• _The problem_
Print exactly the lines below between the line holding "0.024 | 0 |" and the line holding "Clock inverter,2,35.0,0.0170", inclusive, and nothing more.

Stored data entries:

◆ ◆ ◆

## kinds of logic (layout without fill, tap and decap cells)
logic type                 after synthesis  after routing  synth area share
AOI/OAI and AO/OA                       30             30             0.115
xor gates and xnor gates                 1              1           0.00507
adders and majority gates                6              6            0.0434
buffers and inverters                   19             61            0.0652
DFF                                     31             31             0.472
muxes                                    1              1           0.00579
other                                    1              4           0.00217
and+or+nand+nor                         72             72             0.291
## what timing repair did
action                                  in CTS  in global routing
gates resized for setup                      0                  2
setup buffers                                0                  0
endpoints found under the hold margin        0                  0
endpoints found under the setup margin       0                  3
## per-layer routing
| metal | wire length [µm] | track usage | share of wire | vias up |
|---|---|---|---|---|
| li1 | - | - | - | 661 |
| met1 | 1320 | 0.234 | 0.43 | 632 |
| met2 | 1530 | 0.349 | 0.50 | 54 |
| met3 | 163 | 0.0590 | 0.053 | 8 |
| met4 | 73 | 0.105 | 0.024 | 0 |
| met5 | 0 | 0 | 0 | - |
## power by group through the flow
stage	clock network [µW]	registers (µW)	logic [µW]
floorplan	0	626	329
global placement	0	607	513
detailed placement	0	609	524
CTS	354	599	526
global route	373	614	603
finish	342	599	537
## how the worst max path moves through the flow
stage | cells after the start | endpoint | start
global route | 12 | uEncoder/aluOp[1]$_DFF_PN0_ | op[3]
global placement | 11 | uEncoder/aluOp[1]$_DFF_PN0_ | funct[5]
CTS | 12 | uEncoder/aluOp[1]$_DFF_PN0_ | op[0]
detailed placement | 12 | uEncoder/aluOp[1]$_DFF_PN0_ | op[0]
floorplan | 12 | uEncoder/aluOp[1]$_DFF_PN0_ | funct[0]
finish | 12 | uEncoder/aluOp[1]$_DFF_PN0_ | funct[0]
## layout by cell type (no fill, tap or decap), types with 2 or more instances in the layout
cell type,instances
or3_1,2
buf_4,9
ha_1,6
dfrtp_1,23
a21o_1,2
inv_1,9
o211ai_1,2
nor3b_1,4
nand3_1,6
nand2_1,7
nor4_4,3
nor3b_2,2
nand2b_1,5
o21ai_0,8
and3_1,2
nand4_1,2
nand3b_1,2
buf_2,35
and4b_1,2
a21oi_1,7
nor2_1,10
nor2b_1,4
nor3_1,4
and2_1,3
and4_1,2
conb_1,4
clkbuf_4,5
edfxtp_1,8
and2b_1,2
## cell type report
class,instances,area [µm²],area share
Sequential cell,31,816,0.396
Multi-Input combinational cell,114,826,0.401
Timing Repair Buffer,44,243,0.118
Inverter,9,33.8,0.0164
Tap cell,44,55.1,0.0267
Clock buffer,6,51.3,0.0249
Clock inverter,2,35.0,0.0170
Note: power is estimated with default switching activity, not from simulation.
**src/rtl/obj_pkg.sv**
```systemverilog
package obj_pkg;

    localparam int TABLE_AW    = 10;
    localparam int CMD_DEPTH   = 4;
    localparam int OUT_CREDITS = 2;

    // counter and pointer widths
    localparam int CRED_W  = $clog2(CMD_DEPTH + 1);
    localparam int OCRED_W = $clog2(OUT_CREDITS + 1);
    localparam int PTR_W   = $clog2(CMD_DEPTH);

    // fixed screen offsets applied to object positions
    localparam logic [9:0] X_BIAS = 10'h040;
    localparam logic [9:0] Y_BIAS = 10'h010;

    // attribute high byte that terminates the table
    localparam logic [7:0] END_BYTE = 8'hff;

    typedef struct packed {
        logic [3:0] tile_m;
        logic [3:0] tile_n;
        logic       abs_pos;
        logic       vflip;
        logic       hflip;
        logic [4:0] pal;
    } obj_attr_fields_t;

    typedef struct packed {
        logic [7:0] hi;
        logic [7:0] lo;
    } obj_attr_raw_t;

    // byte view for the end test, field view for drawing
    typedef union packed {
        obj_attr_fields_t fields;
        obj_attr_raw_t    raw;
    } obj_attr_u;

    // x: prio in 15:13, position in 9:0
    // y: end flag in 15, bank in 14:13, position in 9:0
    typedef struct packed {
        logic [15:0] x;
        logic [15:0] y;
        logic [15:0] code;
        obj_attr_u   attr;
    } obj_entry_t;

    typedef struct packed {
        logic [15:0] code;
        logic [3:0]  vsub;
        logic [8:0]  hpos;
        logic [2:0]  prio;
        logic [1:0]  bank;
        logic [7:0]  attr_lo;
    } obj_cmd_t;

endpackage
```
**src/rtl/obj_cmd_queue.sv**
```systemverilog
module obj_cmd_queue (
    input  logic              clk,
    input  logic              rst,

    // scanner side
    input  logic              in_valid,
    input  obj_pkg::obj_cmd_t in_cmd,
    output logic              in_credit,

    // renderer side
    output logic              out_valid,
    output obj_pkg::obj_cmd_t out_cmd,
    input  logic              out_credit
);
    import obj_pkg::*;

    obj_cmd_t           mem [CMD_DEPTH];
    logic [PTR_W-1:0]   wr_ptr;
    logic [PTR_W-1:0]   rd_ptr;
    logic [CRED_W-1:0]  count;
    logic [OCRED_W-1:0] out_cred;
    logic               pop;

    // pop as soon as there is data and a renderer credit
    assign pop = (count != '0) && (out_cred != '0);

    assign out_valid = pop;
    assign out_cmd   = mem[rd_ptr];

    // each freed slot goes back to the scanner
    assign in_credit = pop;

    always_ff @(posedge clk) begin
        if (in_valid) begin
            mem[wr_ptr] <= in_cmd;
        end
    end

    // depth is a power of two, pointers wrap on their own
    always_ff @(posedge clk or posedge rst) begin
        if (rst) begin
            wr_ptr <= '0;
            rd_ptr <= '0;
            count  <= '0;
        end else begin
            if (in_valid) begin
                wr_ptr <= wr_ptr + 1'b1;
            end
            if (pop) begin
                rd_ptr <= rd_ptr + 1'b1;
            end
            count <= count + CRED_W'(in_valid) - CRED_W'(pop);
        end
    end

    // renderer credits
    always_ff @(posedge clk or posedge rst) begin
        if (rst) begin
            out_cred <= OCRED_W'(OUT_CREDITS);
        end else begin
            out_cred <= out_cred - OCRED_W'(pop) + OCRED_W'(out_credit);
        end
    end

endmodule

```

◆ ◆ ◆

• _Result of this exercise_
| met4 | 73 | 0.105 | 0.024 | 0 |
| met5 | 0 | 0 | 0 | - |
## power by group through the flow
stage	clock network [µW]	registers (µW)	logic [µW]
floorplan	0	626	329
global placement	0	607	513
detailed placement	0	609	524
CTS	354	599	526
global route	373	614	603
finish	342	599	537
## how the worst max path moves through the flow
stage | cells after the start | endpoint | start
global route | 12 | uEncoder/aluOp[1]$_DFF_PN0_ | op[3]
global placement | 11 | uEncoder/aluOp[1]$_DFF_PN0_ | funct[5]
CTS | 12 | uEncoder/aluOp[1]$_DFF_PN0_ | op[0]
detailed placement | 12 | uEncoder/aluOp[1]$_DFF_PN0_ | op[0]
floorplan | 12 | uEncoder/aluOp[1]$_DFF_PN0_ | funct[0]
finish | 12 | uEncoder/aluOp[1]$_DFF_PN0_ | funct[0]
## layout by cell type (no fill, tap or decap), types with 2 or more instances in the layout
cell type,instances
or3_1,2
buf_4,9
ha_1,6
dfrtp_1,23
a21o_1,2
inv_1,9
o211ai_1,2
nor3b_1,4
nand3_1,6
nand2_1,7
nor4_4,3
nor3b_2,2
nand2b_1,5
o21ai_0,8
and3_1,2
nand4_1,2
nand3b_1,2
buf_2,35
and4b_1,2
a21oi_1,7
nor2_1,10
nor2b_1,4
nor3_1,4
and2_1,3
and4_1,2
conb_1,4
clkbuf_4,5
edfxtp_1,8
and2b_1,2
## cell type report
class,instances,area [µm²],area share
Sequential cell,31,816,0.396
Multi-Input combinational cell,114,826,0.401
Timing Repair Buffer,44,243,0.118
Inverter,9,33.8,0.0164
Tap cell,44,55.1,0.0267
Clock buffer,6,51.3,0.0249
Clock inverter,2,35.0,0.0170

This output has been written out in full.